For Expo Router, add app/revyl-auth.tsx and call the same handler from route params. If handling fails, route to a visible debug/account screen so the agent can see why the bypass was rejected instead of guessing.

Files To Add Or Update

When implementing auth bypass in your Expo app, keep the changes close to the app's routing and auth surfaces.
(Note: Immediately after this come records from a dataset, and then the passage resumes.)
**src/rtl/gpio_debounce.sv**
```systemverilog
// gpio_debounce: conditions raw switch/button pads for the system GPI bus.
//   Each bit passes through a 2-flop synchroniser and a debounce filter
//   driven by one shared prescaler. A registered rise/fall pulse marks
//   every accepted change.
// Ports:
//   clk_sys_i  system clock
//   rst_sys_i  asynchronous active-high reset
//   gp_raw_i   [Width]  raw asynchronous pad inputs
//   gp_o       [Width]  debounced level
//   rise_o     [Width]  one-cycle pulse on 0->1 of gp_o
//   fall_o     [Width]  one-cycle pulse on 1->0 of gp_o
//   tick_o     prescaler tick, exported for visibility
module gpio_debounce #(
  parameter int               Width       = 8,
  parameter int               TickCycles  = 50000,
  parameter int               StableTicks = 10,
  parameter logic [Width-1:0] ResetValue  = '0,
  parameter bit               Bypass      = 1'b0
) (
  input  logic             clk_sys_i,
  input  logic             rst_sys_i,
  input  logic [Width-1:0] gp_raw_i,
  output logic [Width-1:0] gp_o,
  output logic [Width-1:0] rise_o,
  output logic [Width-1:0] fall_o,
  output logic             tick_o
);

  localparam int PW = (TickCycles > 1) ? $clog2(TickCycles) : 1;
  localparam int CW = $clog2(StableTicks + 1);
  localparam logic [PW-1:0] PreLast = PW'(TickCycles - 1);
  localparam logic [CW-1:0] CntLast = CW'(StableTicks - 1);

  logic [Width-1:0] r_sync_p0;
  logic [Width-1:0] r_sync_p1;
  logic [PW-1:0]    r_pre;
  logic [PW-1:0]    w_pre_nxt;
  logic             r_tick;
  logic [Width-1:0] r_gp;
  logic [Width-1:0] r_rise;
  logic [Width-1:0] r_fall;
  logic [CW-1:0]    r_cnt     [Width];
  logic [CW-1:0]    w_cnt_nxt [Width];
  logic [Width-1:0] w_gp_nxt;

  // ---- stage p0/p1: two-flop synchroniser, nothing else on these flops
  always_ff @(posedge clk_sys_i or posedge rst_sys_i) begin
    if (rst_sys_i) begin
      r_sync_p0 <= ResetValue;
      r_sync_p1 <= ResetValue;
    end else begin
      r_sync_p0 <= gp_raw_i;
      r_sync_p1 <= r_sync_p0;
    end
  end

  // ---- prescaler: tick is registered off the next count so that it is
  // high exactly while the count sits at TickCycles-1 and low in reset
  always_comb begin
    w_pre_nxt = (r_pre == PreLast) ? '0 : r_pre + PW'(1);
  end

  always_ff @(posedge clk_sys_i or posedge rst_sys_i) begin
    if (rst_sys_i) begin
      r_pre  <= '0;
      r_tick <= 1'b0;
    end else begin
      r_pre  <= w_pre_nxt;
      r_tick <= (w_pre_nxt == PreLast);
    end
  end

  // ---- filter decision: a matching input clears its count at once, so a
  // bounce back to the old level restarts the window from zero
  always_comb begin
    w_gp_nxt = r_gp;
    for (int i = 0; i < Width; i++) begin
      w_cnt_nxt[i] = r_cnt[i];
      if (Bypass) begin
        w_gp_nxt[i]  = r_sync_p1[i];
        w_cnt_nxt[i] = '0;
      end else if (r_sync_p1[i] == r_gp[i]) begin
        w_cnt_nxt[i] = '0;
      end else if (r_tick && (r_cnt[i] == CntLast)) begin
        w_gp_nxt[i]  = r_sync_p1[i];
        w_cnt_nxt[i] = '0;
      end else if (r_tick) begin
        w_cnt_nxt[i] = r_cnt[i] + CW'(1);
      end
    end
  end

  // ---- stage p2: debounced level and edge pulses, pulses computed from
  // the next level so they coincide with the first cycle of the new value
  always_ff @(posedge clk_sys_i or posedge rst_sys_i) begin
    if (rst_sys_i) begin
      r_gp   <= ResetValue;
      r_rise <= '0;
      r_fall <= '0;
      for (int i = 0; i < Width; i++) r_cnt[i] <= '0;
    end else begin
      r_gp   <= w_gp_nxt;
      r_rise <= w_gp_nxt & ~r_gp;
      r_fall <= ~w_gp_nxt & r_gp;
      for (int i = 0; i < Width; i++) r_cnt[i] <= w_cnt_nxt[i];
    end
  end

  assign gp_o   = r_gp;
  assign rise_o = r_rise;
  assign fall_o = r_fall;
  assign tick_o = r_tick;

endmodule

```
**config.mk**
```make
export PLATFORM = sky130hd
export DESIGN_NAME = gpio_debounce
export DESIGN_NICKNAME = d
export VERILOG_FILES = /design/src/rtl/gpio_debounce.sv
export SDC_FILE = /design/constraint.sdc
export NUM_CORES = 1
export LEC_CHECK = 0
export ABC_AREA = 1
export BUFFER_PORTS_ARGS = -buffer_cell sky130_fd_sc_hd__buf_2
export CAP_MARGIN = 20
export CORE_ASPECT_RATIO = 1.1
export CORE_MARGIN = 4
export CORE_UTILIZATION = 30
export CTS_CLUSTER_SIZE = 8
export DETAILED_ROUTE_END_ITERATION = 7
export SYNTH_ARGS = -nofsm -noshare
export SYNTH_HDL_FRONTEND = slang
export SYNTH_SLANG_ARGS = --single-unit
export TNS_END_PERCENT = 5
```
**constraint.sdc**
```tcl
create_clock -name clk_sys_i -period 2.9 [get_ports clk_sys_i]
set_input_delay 0.145 -clock clk_sys_i [delete_from_list [all_inputs] [get_ports clk_sys_i]]
set_output_delay 0.145 -clock clk_sys_i [all_outputs]
set_load 0.005 [all_outputs]
```
### After elaboration in Yosys (flattened, before gate mapping)

Cells that the tools add are included.

| storage, ports and cells | value |
|---|---|
| bits of input ports | 10 |
| word-level logic and storage cells | 103 |
| flip-flop bits (word level) | 89 |
| output and inout bits | 25 |

| operators by class | value |
|---|---|
| multiplexer cells | 41 |
| $add $sub $neg | 9 |
| equality and inequality tests | 18 |
| bitwise logic cells | 4 |
| reductions and logical operators | 16 |

Operators with widths:

| operator | count |
|---|---|
| 4-bit 2-to-1 mux | 24 |
| 4-bit by 1-bit adder with 4-bit output, second input constant | 8 |
| 16-bit == test, second input constant | 2 |
| 4-bit == test, second input constant | 8 |
| 3-bit nonzero test | 8 |
| 16-bit by 1-bit adder with 16-bit output, second input constant | 1 |
| 8-bit bitwise AND | 2 |
| 1-bit 2-to-1 mux | 16 |
| 16-bit 2-to-1 mux | 1 |
| 8-bit inverter | 2 |
| 1-bit == test | 8 |
| 1-bit logical AND | 8 |

### Longest topological paths before layout

Gate-level depths: netlist (run 1).

| depth | value |
|---|---|
| word-level depth | 6 |
| gate-level depth with buffers | 11 |
| gate-level depth less buffers | 11 |

### Least setup slack after synthesis (run 1)

OpenSTA, ideal clock, no wires.

| timing | value |
|---|---|
| path type | flip-flop to flip-flop |
| start | register r_pre[0] |
| end | register r_tick (netlist: tick_o) |
| clock period less this slack | 1.464 ns |
| path buffers | 0 |
| cell stages (with the launch flop) | 11 |
| required time | 2.831 ns |
| path slack | 1.436 ns |
| library setup time | 0.069 ns |
| data arrival time | 1.395 ns |
| cell sequence | dfrtp_1 > ha_1 > nand2_1 > inv_1 > nor3_1 > nand2_2 > nor2_4 > nand3_2 > nor2_1 > nand2_1 > nor2_2 |

| on the way | value |
|---|---|
| cells in the longest elaborated chain, start to end | 3 |
| elaborated cells between the ends (all ways) | 4 |
| classes of those cells | add/sub (1); eq/ne (2); mux (1) |

RTL lines:

| item | RTL line | source |
|---|---|---|
| start: declaration | 36 | `logic [PW-1:0] r_pre;` |
| start signal: assignment | 68 | `r_pre <= w_pre_nxt;` |
| 16-bit by 1-bit adder with 16-bit output or 16-bit == test (tied branches) | 60 | `w_pre_nxt = (r_pre == PreLast) ? '0 : r_pre + PW'(1);` |
| 16-bit 2-to-1 mux * | 60 |  |
| 16-bit == test * | 69 | `r_tick <= (w_pre_nxt == PreLast);` |
| end signal: assignment | 69 |  |
| end: declaration | 38 | `logic r_tick;` |

Mark *: on every way between the ends. The rest lies on a longest branch, timed or not.
A chain may end at the register's enable or synchronous reset.

### Worst setup path after layout (run 1)

| timing | value |
|---|---|
| start | register r_tick (netlist: tick_o) |
| end | register r_cnt[4] (netlist name) |

| on the way | value |
|---|---|
| cells in the longest elaborated chain, start to end | 3 |
| elaborated cells between the ends (all ways) | 4 |
| classes of those cells | mux (2); reduce/logical (2) |

RTL lines:

| item | RTL line | source |
|---|---|---|
| 1-bit logical AND | 84 | `end else if (r_tick && (r_cnt[i] == CntLast)) begin` |
| 4-bit 2-to-1 mux | 84 |  |
| 4-bit 2-to-1 mux | 82 | `end else if (r_sync_p1[i] == r_gp[i]) begin` |
| end: declaration | 42 | `logic [CW-1:0] r_cnt [Width];` |

Several ways; a longest one is shown, not always the timed one.

==> PnR_summary.wiki, run 1 <==
{| class="wikitable"
! Metric !! Value
|-
| Result of the run || finished with violations
|-
| Violations in the final reports || negative hold slack
|-
| Number of nets at the end of the flow || 504
|-
| Achievable frequency || 0.554 GHz
|-
| Most instantiated library cell after synthesis || sky130_fd_sc_hd__dfrtp_1
|-
| Deepest level of the CTS H-tree || 3
|-
| Share of synthesized cell area in and, or, nand and nor gates || 22.4%
|-
| Sort of element at the end of the critical path || flip-flop
|-
| Area of the mapped netlist || 4010 µm²
|-
| Synth top area share || 55.6%
|-
| Die height || 129 µm
|-
| DPL Wire Length || 5410 µm
|-
| Proportion of register bits with asynchronous set or reset after synthesis || 100%
|-
| Share of layout cells above drive strength 1 || 16.2%
|-
| Final worst path period need || 1810 ps
|-
| Last weighted congestion value of the routability-driven placer || 0.802
|-
| Length in cells of the worst reg-to-reg path || 8
|-
| Number of antenna violations at the first check in global routing || 0
|-
| Maximum clock skew at final layout || 8.77 ps
|-
| Flops & latches, synth || 89
|-
| Worst slew margin || between 30% and 40%
|-
| Die outline area || around 15,000 µm²
|-
| Horiz. Die Dim || between 100 and 150 µm
|-
| DRC violation total after the first TritonRoute iteration || 138
|-
| Unrepaired setup endpoints after global routing || no
|-
| Top delay family on crit path || buffers and inverters
|-
| Post-route setup TNS || 0 ps
|-
| Critical Path Max Stage Delay || ~520 ps
|-
| Dominant combinational cell family by area after synthesis || simple AND/OR/NAND/NOR gates
|-
| Max Root-Sink Buffers || 2
|-
| Multiplexer share of the synthesized area || 0%
|-
| Number of library cell types mapped by synthesis || 24
|-
| Static leakage power || 2.30 nW
|-
| Final hold violation count || 50
|-
| Sum of overflow across all layers after global routing || 0
|-
| Top cell types by occurrence after synthesis || sky130_fd_sc_hd__dfrtp_1, sky130_fd_sc_hd__nand2_1, sky130_fd_sc_hd__inv_1
|-
| EDFF count, synth || 0
|-
| Critical path buffer and inverter count || 3
|-
| Quantity of I/O buffers inserted on ports || 34
|-
| Setup fix buffers added after clock tree synthesis || 0
|-
| Sequential share of the synthesized area || between 50% and 60%
|-
| Post-synthesis instance total || 426
|-
| Power per Cell Area || 512 nW/µm²
|-
| Routed WL per cell || 11.8 µm
|-
| Total number of vias || 2,983
|-
| Clock sink count || 89
|-
| Total detailed-routing wirelength || 7610 µm
|-
| Area added between synthesis and finish || 18.8%
|-
| Worst reg2reg path startpoint || tick_o
|-
| Clock tree from TritonCTS || done
|-
| Core Box Area || 13,200 µm²
|-
| Post-cts hold buffer count || 8
|-
| Final max-slew violation count || 0
|-
| Smallest hold slack || -47.5 ps
|-
| Final worst-path setup slack || between 1000 and 1500 ps
|-
| Cell Rows || 44
|-
| Data arrival at the endpoint of the critical path || 2050 ps
|-
| Number of filler cells placed in the layout || 1,303
|-
| Pin count of the biggest net entering global routing || 52
|-
| Number of instances resized during post-cts repair || 0
|-
| Number of I/O pins || 35
|-
| Post-synth top flop || sky130_fd_sc_hd__dfrtp_1
|-
| Clock insertion delay at the later pin of the skew report || between 300 and 400 ps
|-
| Vias in the first global route || about 3k
|-
| Data required time of the worst path || 3150 ps
|-
| CTS Root Cell || sky130_fd_sc_hd__clkbuf_16
|-
| Post-synthesis xor/xnor area fraction || under 10%
|-
| 1st-pass router iterations || 4
|-
| Ordered list of cells on the worst path || buf_4 -> inv_1 -> nor2_1 -> nand3_1 -> nand3_1 -> inv_1 -> nand2_1 -> o21ai_0
|-
| Max-cap check violation count || 0
|-
| Inserted Diodes || 0
|-
| GRT Resource Usage Total || about a tenth
|-
| Slew @ Worst Pin || about 900 ps
|-
| Endpoint of the lowest-slack register-to-register path || r_cnt[4]
|-
| Cell type of the slowest stage on the worst timing path || sky130_fd_sc_hd__inv_1
|-
| Leading area contributor after synthesis || sky130_fd_sc_hd__dfrtp_1
|-
| First-pass GRT wire length || 13,500 µm
|-
| Top cells by area, synth || sky130_fd_sc_hd__dfrtp_1, sky130_fd_sc_hd__nand2_1, sky130_fd_sc_hd__nand3_1, sky130_fd_sc_hd__ha_1, sky130_fd_sc_hd__inv_1
|-
| Adder-cell share of the synthesized area || 5.31%
|-
| Via density || 4.64
|-
| Yosys warning total || 0
|-
| Path category of the worst min-delay check || primary input to async pin
|-
| Antenna Nets Post-Route || 0
|-
| TritonCTS Buffers || 9
|-
| Syn Nets || 453
|-
| Number of setup violations in the final report || 0
|-
| Synth Area in Compound Gates || between 6 and 7%
|-
| Number of design rule violations left after detail routing || 0
|-
| Peak supply drop || just over 0.2 mV
|-
| Pre-CTS setup slack || ~1100 ps
|-
| Starting Density || 30.5%
|-
| Period utilization || 62.3%
|-
| Kind of critical path || flip-flop to flip-flop
|-
| Maximum fanout along the worst path || 22
|-
| Worst reg2reg setup slack || 1090 ps
|-
| Startpoint kind of the worst setup timing path || flip-flop
|-
| Clock-pin slew reported for the worst setup and hold paths after clock tree synthesis || 70 ps
|-
| Mapped Avg Cell Area || ~9.4 µm²
|}
## final cells by class
type / count / area (µm²) / area share [%]
clock buffers: 10 / 239 / 5.02
clock inverters: 6 / 50.0 / 1.05
inverters: 58 / 219 / 4.60
multi-input cells: 275 / 1550 / 32.5
flip-flops and latches: 89 / 2230 / 46.8
well taps: 161 / 201 / 4.23
repair buffers: 44 / 278 / 5.84
## power breakdown
part / internal, mW / switching (mW)
sequential: 1.25 / 0.00441
combinational: 0.0210 / 0.0420
clock: 0.616 / 0.500
total: 1.89 / 0.546
## kinds of logic (layout without fill, tap and decap cells)
| logic type | after synthesis | after routing |
|---|---|---|
| simple gates | 191 | 191 |
| flops | 89 | 89 |
| buf+inv | 62 | 118 |
| compound gates | 47 | 47 |
| xor+xnor | 20 | 20 |
| fa+ha+maj | 17 | 17 |
## layer usage
| layer | GRT usage [%] | wire length [µm] |
|---|---|---|
| met1 | 12.8 | 3500 |
| met2 | 18.6 | 3760 |
| met3 | 2.62 | 209 |
| met4 | 4.48 | 138 |
| met5 | 0 | 0 |
## stage by stage
step / power, mW / instance area (µm²) / std cells / hold slack, ps / utilization, %
final: 2.44 / 4760 / 643 / -47.5 / 36.2
after global routing: 2.53 / 4760 / 643 / 34.9 / 36.2
after CTS: 2.47 / 4760 / 643 / 4.83 / 36.2
after detailed placement: 1.34 / 4390 / 619 / 254 / 33.4
after global placement: 1.34 / 4390 / 619 / 252 / 33.4
after floorplan: 1.32 / 4010 / 426 / 176 / -
## layout by cell type, fill, tap and decap left out, types with 2 or more instances in the layout
cell                             n
sky130_fd_sc_hd__nand2_2         8
sky130_fd_sc_hd__a21oi_1         3
sky130_fd_sc_hd__nand2_1        70
sky130_fd_sc_hd__inv_6           2
sky130_fd_sc_hd__clkinv_2        2
sky130_fd_sc_hd__o22ai_1        15
sky130_fd_sc_hd__clkinv_1        2
sky130_fd_sc_hd__ha_1           17
sky130_fd_sc_hd__buf_2          34
sky130_fd_sc_hd__o21bai_1        3
sky130_fd_sc_hd__o21ai_0        25
sky130_fd_sc_hd__nor2_2          5
sky130_fd_sc_hd__dfrtp_1        89
sky130_fd_sc_hd__inv_1          53
sky130_fd_sc_hd__clkbuf_16       9
sky130_fd_sc_hd__nor3_1          6
sky130_fd_sc_hd__nand3_1        43
sky130_fd_sc_hd__inv_2           2
sky130_fd_sc_hd__dlygate4sd3_1   8
sky130_fd_sc_hd__nand3_2         2
sky130_fd_sc_hd__nor2_4          4
sky130_fd_sc_hd__xor2_1         10
sky130_fd_sc_hd__nor2_1         36
sky130_fd_sc_hd__xnor2_1        10
sky130_fd_sc_hd__or2_2           4
sky130_fd_sc_hd__nand4_1        13
## state kept, by name, summed over array words and instances (netlist names)
signal	cells
r_pre	16
r_sync_p1	8
r_cnt	32
tick_o	1
r_sync_p0	8
gp_o	8
rise_o	8
fall_o	8
## worst max-delay path by stage
stage	from	end	cells past startpoint
2_1_floorplan	rst_sys_i	fall_o[0]	1
3_3_place_gp	tick_o	r_cnt[7]	8
3_5_place_dp	tick_o	r_cnt[4]	8
4_1_cts	tick_o	r_cnt[4]	8
5_1_grt	tick_o	r_cnt[4]	8
6_report	tick_o	r_cnt[4]	8
(Power assumes the default switching activity.)
==> inputs of run 2 (changes only) <==
- ABC_AREA: 1 -> 0
- clock period: 2.9 -> 1.9 ns (I/O delays scaled with it)
==> run 2 against run 1 <==
  * The run now ends clean
  * Power rose by 60%
  * Cell area fell by 1.4%
  * Setup slack worse by 940 ps
  * Final cell count is 14% lower
  * Synthesized cell count down 20%
  * Non-clock buffer count increased by 4
  * Critical endpoint is now tick_o
==> PnR_summary.wiki, run 2 <==
{| class="wikitable"
! Metric !! Value
|-
| Result of the run || completed
|-
| Endpoint of the lowest-slack register-to-register path || tick_o
|-
| EDFF count, synth || 0
|-
| Most instantiated library cell after synthesis || sky130_fd_sc_hd__dfrtp_1
|-
| Quantity of I/O buffers inserted on ports || 34
|-
| Data arrival at the endpoint of the critical path || 1990 ps
|-
| Sequential share of the synthesized area || about 57%
|-
| Pin count of the biggest net entering global routing || 77
|-
| Number of setup violations in the final report || 0
|-
| Data required time of the worst path || 2140 ps
|-
| Most common library cell in the layout ignoring fill and taps || sky130_fd_sc_hd__dfrtp_1
|-
| # placed instances || 529
|-
| Post-route insts no fill || 554
|-
| Period utilization || 91.7%
|-
| Top cell types by occurrence after synthesis || sky130_fd_sc_hd__dfrtp_1, sky130_fd_sc_hd__nand2_1, sky130_fd_sc_hd__o21ai_0
|-
| Via density || 4.75
|-
| Area of the mapped netlist || 3890 µm²
|-
| Number of flip-flops under the largest register name || 32
|-
| Total number of vias || 2,633
|-
| Worst slew margin || between 60% and 70%
|-
| Syn Nets || 366
|-
| DPL Wire Length || 4780 µm
|-
| Deepest level of the CTS H-tree || 3
|-
| Last weighted congestion value of the routability-driven placer || 0.806
|-
| Maximum fanout along the worst path || 5
|-
| Length in cells of the worst reg-to-reg path || 6
|-
| Inserted Diodes || 0
|-
| Synth top area share || 57.3%
|-
| CTS Root Cell || sky130_fd_sc_hd__clkbuf_16
|-
| Sort of element at the end of the critical path || flip-flop
|-
| 1st-pass router iterations || 4
|-
| Power per Cell Area || a little over 800 nW/µm²
|-
| Unrepaired setup endpoints after global routing || no
|-
| Number of library cell types mapped by synthesis || 38
|-
| Post-synthesis instance total || between 300 and 400
|-
| Largest register by flop count || r_cnt
|-
| Number of antenna violations at the first check in global routing || 0
|-
| Clock-pin slew reported for the worst setup and hold paths after clock tree synthesis || about 60 ps
|-
| Pre-CTS setup slack || roughly 140 ps
|-
| Horiz. Die Dim || 117 µm
|-
| Setup fix buffers added after clock tree synthesis || 0
|-
| Sum of overflow across all layers after global routing || 0
|-
| Static leakage power || ~2.1 nW
|-
| Die outline area || 14,800 µm²
|-
| Share of layout cells above drive strength 1 || between 10% and 20%
|-
| Clock tree from TritonCTS || done
|-
| Final worst path period need || 1740 ps
|-
| Total detailed-routing wirelength || 7020 µm
|-
| Proportion of register bits with asynchronous set or reset after synthesis || 100%
|-
| Starting Density || approximately 30%
|-
| GRT Resource Usage Total || 10.7%
|-
| Post-route setup TNS || 0 ps
|-
| Biggest regs || r_cnt (32), r_pre (16)
|-
| Routed WL per cell || 12.7 µm
|-
| Core Box Area || 12,600 µm²
|-
| Achievable frequency || about 0.57 GHz
|-
| Flops & latches, synth || 89
|-
| Worst reg2reg path startpoint || r_pre[0]
|-
| Startpoint kind of the worst setup timing path || flip-flop
|-
| Post-synth top flop || sky130_fd_sc_hd__dfrtp_1
|-
| Number of design rule violations left after detail routing || 0
|-
| TritonCTS Buffers || 9
|-
| Kind of critical path || flip-flop to flip-flop
|-
| First-pass GRT wire length || 12,500 µm
|-
| Worst reg2reg setup slack || 160 ps
|-
| Most frequent cells in the layout || sky130_fd_sc_hd__dfrtp_1, sky130_fd_sc_hd__buf_2, sky130_fd_sc_hd__nand2_1
|-
| Top cells by area, synth || sky130_fd_sc_hd__dfrtp_1, sky130_fd_sc_hd__ha_1, sky130_fd_sc_hd__o21ai_0, sky130_fd_sc_hd__xor2_1, sky130_fd_sc_hd__nor3b_1
|-
| Area added between synthesis and finish || 20.7%
|-
| Mapped Avg Cell Area || ~11 µm²
|-
| Yosys warning total || 0
|-
| Leading area contributor after synthesis || sky130_fd_sc_hd__dfrtp_1
|-
| Final max-slew violation count || 0
|-
| Number of I/O pins || 35
|-
| Max-cap check violation count || 0
|-
| Antenna Nets Post-Route || 0
|-
| Max Root-Sink Buffers || 2
|-
| Final hold violation count || 0
|-
| Clock sink count || 89
|-
| Final worst-path setup slack || 158 ps
|-
| DRC violation total after the first TritonRoute iteration || 106
|-
| Clock insertion delay at the later pin of the skew report || 340 ps
|-
| Die height || 127 µm
|-
| Vias in the first global route || 2,726
|-
| Path category of the worst min-delay check || primary input to async pin
|-
| Number of nets at the end of the flow || 419
|-
| Peak supply drop || between 0.4 and 0.5 mV
|-
| Cell Rows || 43
|-
| Slew @ Worst Pin || between 500 and 600 ps
|-
| Maximum clock skew at final layout || 5.73 ps
|}
[run 2: where the power goes]
group          total, mW  internal [mW]  switching (mW)
sequential          1.92           1.91          0.0112
combinational     0.0875         0.0331          0.0544
clock               1.89           1.16           0.731
total               3.90           3.10           0.796
[run 2: cell families (layout without fill, tap and decap cells)]
group,after synthesis,count (layout),share of synthesized area [%]
compound gates,50,50,7.69
xor+xnor,24,24,5.41
fa+ha+maj,17,17,5.47
buf+inv,24,82,2.48
flops,89,89,57.3
mux,9,9,2.58
simple gates,126,126,19.1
For Expo Router apps, the usual edit set is:

  • app/_layout.tsx: install the provider or hook near the root so initial and runtime deep links are handled.
  • app/revyl-auth.tsx: add a route backstop that calls the same handler and shows rejected state visibly.
  • src/auth/revylAuthBypass.tsx or similar: keep token, role, redirect validation, and test-session creation in one small module.
  • Account, debug, or settings screen: show accepted/rejected auth-bypass state in test builds.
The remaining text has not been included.